「今年もいぶり大根作りが始まりました」。「秋田犬新聞」を担当するデジタル編集部に、一通の手紙が届いた。送り主は秋田市雄和の伊藤恒義さん(81)と、妻の孝子さん(77)。同封の写真には大根をいぶす小屋の前でポーズを取る2人と、真っ白な秋田犬が1匹写っていた。
自然豊かな秋田市雄和地区に夫婦を訪ねた。小屋の中には、いぶし作業も終盤に差しかかった大根が見える。9月から12月にかけて、自家消費用や知り合いに頼まれた分をいぶすのが毎年の恒例行事だという。
作り始めて20年以上。ナラやサクラの丸太と、木を伐採した時に出るおがくずを使い、じっくりと弱火でいぶすのがこだわりだ。小屋の天井近くに設けた棚に大根を並べ、数時間ごとに角度を変えながらいぶし加減を調整する。水分が抜けて表面が茶色くなったら、今度は漬け込みの工程へ…。
恒義さんから作り方を一通り聞いていたところに、孝子さんが白毛の秋田犬、輝雪姫(きせつひめ)(雌、11歳)を連れてきた。あだ名は「ヒメ」。「こっちだよ」と促されて近づいてくるが、足取りはゆっくりとしている。

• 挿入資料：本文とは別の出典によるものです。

### config.mk
export PLATFORM = sky130hd
export DESIGN_NAME = can_tx_dev_flat
export DESIGN_NICKNAME = d
export VERILOG_FILES = /design/src/can_tx_pkg.sv /design/src/can_tx_link.sv /design/src/can_tx_dev.sv /design/src/flat_wrapper.sv
export SDC_FILE = /design/constraint.sdc
export NUM_CORES = 1
export LEC_CHECK = 0
export BUFFER_PORTS_ARGS = -buffer_cell sky130_fd_sc_hd__buf_4
export CELL_PAD_IN_SITES_DETAIL_PLACEMENT = 1
export CELL_PAD_IN_SITES_GLOBAL_PLACEMENT = 2
export CORE_MARGIN = 1.5
export CORE_UTILIZATION = 41
export DETAILED_ROUTE_END_ITERATION = 10
export GPL_TIMING_DRIVEN = 0
export PLACE_DENSITY_LB_ADDON = 0.1
export SLEW_MARGIN = 20
export SYNTH_ARGS = -nofsm -noshare
export SYNTH_HDL_FRONTEND = slang
export SYNTH_SLANG_ARGS = --single-unit
### constraint.sdc
create_clock -name core_clk -period 3.6 [get_ports core_clk]
set_input_delay 0.18 -clock core_clk [delete_from_list [all_inputs] [get_ports core_clk]]
set_output_delay 0.18 -clock core_clk [all_outputs]
set_load 0.01 [all_outputs]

4年ほど前から白内障を患っており、今はほとんど目が見えていないのだという。それでも鼻をくんくんと動かし、いぶり大根の出来を確認するようなそぶりを見せると、夫婦が笑って「ヒメ、いいど~」ともり立てた。
ヒメは2013年に大仙市の犬舎から迎えた。「秋田犬がいると話題になり、近所の子どもたちがよく見に来たもんだ」と恒義さん。以来、家族の一員として幸せに暮らしてきたが、これまでに何度か病と闘ってきた。
19年7月には、全くご飯を食べずに元気のない日が続いた。心配した夫婦が病院に連れて行くと、子宮に問題があることが分かった。検査の結果、医師から「このまま放っておけば死んでしまう」と告げられ、子宮の摘出手術を受けさせることを選んだ。

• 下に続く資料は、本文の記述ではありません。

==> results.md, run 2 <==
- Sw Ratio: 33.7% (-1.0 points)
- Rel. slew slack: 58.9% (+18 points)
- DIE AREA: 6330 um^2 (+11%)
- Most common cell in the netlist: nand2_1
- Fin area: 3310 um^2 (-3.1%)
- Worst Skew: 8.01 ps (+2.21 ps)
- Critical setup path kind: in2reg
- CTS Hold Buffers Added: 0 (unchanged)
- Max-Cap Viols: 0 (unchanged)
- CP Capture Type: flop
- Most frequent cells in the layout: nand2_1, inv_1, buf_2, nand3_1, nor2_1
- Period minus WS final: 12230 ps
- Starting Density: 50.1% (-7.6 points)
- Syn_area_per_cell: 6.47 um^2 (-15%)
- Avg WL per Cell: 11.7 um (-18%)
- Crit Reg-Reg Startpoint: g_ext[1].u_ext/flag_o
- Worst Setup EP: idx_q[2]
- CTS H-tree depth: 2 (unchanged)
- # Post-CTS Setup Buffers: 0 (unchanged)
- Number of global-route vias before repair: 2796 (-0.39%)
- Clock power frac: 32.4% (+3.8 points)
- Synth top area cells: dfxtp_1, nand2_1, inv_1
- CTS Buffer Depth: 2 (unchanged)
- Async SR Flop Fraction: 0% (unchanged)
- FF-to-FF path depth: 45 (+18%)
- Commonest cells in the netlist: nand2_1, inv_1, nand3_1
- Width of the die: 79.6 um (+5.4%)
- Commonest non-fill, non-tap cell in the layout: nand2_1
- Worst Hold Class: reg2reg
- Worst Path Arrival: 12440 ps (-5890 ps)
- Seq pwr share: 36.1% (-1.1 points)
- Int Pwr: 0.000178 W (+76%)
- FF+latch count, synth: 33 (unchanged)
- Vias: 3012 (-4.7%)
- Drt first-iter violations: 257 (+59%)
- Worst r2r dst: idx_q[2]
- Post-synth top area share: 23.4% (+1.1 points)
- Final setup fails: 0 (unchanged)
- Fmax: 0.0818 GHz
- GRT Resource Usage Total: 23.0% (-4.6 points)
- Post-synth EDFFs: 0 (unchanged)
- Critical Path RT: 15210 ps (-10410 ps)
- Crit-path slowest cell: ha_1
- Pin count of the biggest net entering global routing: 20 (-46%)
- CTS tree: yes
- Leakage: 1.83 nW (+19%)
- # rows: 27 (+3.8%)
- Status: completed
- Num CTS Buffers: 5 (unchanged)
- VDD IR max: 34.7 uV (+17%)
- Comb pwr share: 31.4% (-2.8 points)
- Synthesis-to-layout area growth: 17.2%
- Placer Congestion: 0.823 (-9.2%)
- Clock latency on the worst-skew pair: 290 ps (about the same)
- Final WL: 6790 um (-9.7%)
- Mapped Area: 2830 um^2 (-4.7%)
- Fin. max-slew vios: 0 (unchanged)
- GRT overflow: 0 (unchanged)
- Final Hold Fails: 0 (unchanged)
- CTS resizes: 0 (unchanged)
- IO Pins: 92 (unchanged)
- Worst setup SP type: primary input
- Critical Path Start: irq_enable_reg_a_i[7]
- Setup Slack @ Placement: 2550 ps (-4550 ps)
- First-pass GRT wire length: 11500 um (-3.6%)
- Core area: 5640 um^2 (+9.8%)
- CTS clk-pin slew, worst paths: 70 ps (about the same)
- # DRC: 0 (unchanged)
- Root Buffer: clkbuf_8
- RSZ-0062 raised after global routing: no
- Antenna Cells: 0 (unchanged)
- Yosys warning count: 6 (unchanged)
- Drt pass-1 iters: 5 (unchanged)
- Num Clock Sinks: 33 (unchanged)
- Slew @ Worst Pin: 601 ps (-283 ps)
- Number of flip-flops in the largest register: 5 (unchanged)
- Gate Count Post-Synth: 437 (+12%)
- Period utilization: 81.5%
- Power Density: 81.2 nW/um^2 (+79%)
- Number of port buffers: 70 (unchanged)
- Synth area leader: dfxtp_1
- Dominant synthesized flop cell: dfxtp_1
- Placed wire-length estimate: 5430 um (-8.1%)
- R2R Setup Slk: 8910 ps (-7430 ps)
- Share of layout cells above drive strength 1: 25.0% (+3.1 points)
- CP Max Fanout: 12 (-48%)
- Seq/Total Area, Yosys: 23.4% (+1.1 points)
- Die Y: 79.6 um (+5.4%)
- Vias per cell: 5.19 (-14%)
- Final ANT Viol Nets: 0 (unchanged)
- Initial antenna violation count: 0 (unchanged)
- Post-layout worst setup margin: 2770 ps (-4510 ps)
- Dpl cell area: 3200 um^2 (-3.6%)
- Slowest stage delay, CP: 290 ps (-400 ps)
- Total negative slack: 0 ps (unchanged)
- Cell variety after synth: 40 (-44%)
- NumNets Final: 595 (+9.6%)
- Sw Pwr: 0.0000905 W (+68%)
`config.mk`:
```
export PLATFORM = sky130hd
export DESIGN_NAME = rstc_top
export DESIGN_NICKNAME = d
export VERILOG_FILES = /design/src/rstc_pkg.sv /design/src/rstc_pin_filter.sv /design/src/rstc_delay.sv /design/src/rstc_top.sv
export SDC_FILE = /design/constraint.sdc
export NUM_CORES = 1
export LEC_CHECK = 0
export BUFFER_PORTS_ARGS = -buffer_cell sky130_fd_sc_hd__buf_4
export CAP_MARGIN = 20
export CORE_UTILIZATION = 60
export CTS_CLUSTER_DIAMETER = 80
export DETAILED_ROUTE_END_ITERATION = 10
export PLACE_DENSITY_LB_ADDON = 0.12
export SETUP_SLACK_MARGIN = 0.5
export SYNTH_ARGS = -nofsm -noshare
export SYNTH_HDL_FRONTEND = slang
export SYNTH_SLANG_ARGS = --single-unit
```
`constraint.sdc`:
```
create_clock -name aclk -period 4.9 [get_ports aclk]
set_input_delay 0.49 -clock aclk [delete_from_list [all_inputs] [get_ports aclk]]
set_output_delay 0.49 -clock aclk [all_outputs]
set_load 0.02 [all_outputs]
```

恒義さんは「とにかく気が動転して、つらかった。何とか生きていてくれ、と願うことしかできなかった」と振り返る。手術は無事に成功。孝子さんはこのときの経験から、ヒメの体調を毎日欠かさず記録するようになった。
経過観察のため病院通いを続けていた20年には、新たに糖尿病と、白内障にかかっていることが判明した。現在もインスリン注射と、白内障の進行速度を抑える点眼薬で治療を続けている。

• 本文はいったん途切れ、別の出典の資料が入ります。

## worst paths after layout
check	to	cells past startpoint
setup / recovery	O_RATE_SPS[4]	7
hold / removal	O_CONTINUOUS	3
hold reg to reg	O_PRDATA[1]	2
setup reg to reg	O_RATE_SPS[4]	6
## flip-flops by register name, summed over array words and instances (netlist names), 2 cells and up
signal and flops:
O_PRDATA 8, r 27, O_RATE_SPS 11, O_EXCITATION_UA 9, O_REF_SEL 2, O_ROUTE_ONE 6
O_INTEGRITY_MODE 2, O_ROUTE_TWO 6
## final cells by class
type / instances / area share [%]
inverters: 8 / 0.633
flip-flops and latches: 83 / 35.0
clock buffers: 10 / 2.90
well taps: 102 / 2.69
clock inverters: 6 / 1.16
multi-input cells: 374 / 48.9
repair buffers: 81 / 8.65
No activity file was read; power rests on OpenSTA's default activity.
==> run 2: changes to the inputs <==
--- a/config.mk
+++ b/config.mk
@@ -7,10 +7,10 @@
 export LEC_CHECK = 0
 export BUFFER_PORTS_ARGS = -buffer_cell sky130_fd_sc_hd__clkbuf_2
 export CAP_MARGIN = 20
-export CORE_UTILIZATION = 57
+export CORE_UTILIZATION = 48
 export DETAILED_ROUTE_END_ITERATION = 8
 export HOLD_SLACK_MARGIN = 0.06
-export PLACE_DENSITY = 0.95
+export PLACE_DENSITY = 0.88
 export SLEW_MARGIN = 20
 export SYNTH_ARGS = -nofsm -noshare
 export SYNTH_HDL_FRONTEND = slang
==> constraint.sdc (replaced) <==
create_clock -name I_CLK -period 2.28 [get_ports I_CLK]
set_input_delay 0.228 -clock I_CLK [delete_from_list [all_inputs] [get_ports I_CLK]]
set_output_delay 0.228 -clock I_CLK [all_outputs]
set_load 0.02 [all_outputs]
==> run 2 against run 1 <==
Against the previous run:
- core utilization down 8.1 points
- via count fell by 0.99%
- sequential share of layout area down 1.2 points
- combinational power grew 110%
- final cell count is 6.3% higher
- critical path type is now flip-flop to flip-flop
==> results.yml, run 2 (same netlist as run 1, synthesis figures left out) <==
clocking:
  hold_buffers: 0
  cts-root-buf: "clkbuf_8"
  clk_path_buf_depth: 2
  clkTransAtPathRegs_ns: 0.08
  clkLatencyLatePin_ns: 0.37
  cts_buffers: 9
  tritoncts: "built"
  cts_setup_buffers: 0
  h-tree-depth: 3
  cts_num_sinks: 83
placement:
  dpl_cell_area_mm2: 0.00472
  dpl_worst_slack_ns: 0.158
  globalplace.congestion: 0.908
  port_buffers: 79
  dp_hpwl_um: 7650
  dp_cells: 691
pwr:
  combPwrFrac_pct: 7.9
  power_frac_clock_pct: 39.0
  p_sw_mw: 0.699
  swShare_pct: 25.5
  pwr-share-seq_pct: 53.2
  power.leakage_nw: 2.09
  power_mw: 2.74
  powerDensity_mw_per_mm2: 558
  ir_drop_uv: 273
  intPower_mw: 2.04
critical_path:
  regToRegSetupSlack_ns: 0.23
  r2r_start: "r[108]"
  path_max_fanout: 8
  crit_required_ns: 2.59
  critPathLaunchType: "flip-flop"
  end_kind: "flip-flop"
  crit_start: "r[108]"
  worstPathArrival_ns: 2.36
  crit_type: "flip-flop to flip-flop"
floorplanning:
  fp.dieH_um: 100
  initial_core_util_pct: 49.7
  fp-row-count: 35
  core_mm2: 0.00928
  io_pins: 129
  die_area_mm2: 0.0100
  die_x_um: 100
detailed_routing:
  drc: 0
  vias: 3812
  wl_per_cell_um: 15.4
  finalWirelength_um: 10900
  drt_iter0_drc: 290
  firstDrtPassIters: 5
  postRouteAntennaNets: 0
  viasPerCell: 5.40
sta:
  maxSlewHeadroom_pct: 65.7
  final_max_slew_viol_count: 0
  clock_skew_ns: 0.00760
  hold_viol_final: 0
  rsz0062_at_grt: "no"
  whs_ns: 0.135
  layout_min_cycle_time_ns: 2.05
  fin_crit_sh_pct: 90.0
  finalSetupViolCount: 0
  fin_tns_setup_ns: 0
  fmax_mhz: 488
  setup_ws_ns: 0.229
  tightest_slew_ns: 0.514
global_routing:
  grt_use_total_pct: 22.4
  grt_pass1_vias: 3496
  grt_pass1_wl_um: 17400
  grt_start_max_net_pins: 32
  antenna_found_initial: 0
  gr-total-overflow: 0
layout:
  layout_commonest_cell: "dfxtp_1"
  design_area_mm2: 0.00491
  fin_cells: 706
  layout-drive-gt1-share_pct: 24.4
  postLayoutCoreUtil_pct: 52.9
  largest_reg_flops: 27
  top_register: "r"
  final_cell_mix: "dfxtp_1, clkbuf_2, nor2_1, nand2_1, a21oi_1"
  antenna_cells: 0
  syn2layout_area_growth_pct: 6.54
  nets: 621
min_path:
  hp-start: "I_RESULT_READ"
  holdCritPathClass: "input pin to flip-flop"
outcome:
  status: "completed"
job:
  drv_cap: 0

11歳とだいぶ高齢に差しかかったヒメに、少しでも長生きしてほしい。夫婦は日常生活のさまざまな場面で健康管理に心を砕いている。
例えば食事の面では、白米が好きなヒメのためにササミや小松菜を混ぜて与えることで、糖質の量を調整する。孝子さんは「子どもみたいに手間がかかるよ」と困ったように話すが、ヒメがかわいくて仕方がない様子だ。
恒義さんは日課の散歩中、目の見えないヒメに「穴があるよ」「そっちはやぶだよ」などとこまめに声をかける。カラスを見つけると「クロちゃん(カラス)、ヒメちゃん呼んでるよ~」と自作の歌を披露することも。
1年ほど前には、ひやっとする出来事があった。いつものように散歩をしていると、ヒメが突然、道の上にゆっくりと倒れ込んだのだ。そのままの体勢で動かないヒメの姿に、恒義さんは思わず死を覚悟して涙が出たという。幸い、10分ほどで再び起き上がって歩き始めたものの、残りの寿命を意識してしまう瞬間だった。
夫婦はヒメに「1日1日を一緒に生きて、少しでも長生きしようね」と語りかける。どうか来年も、その先もヒメと一緒に、いぶり大根作りの季節を迎えられますように―。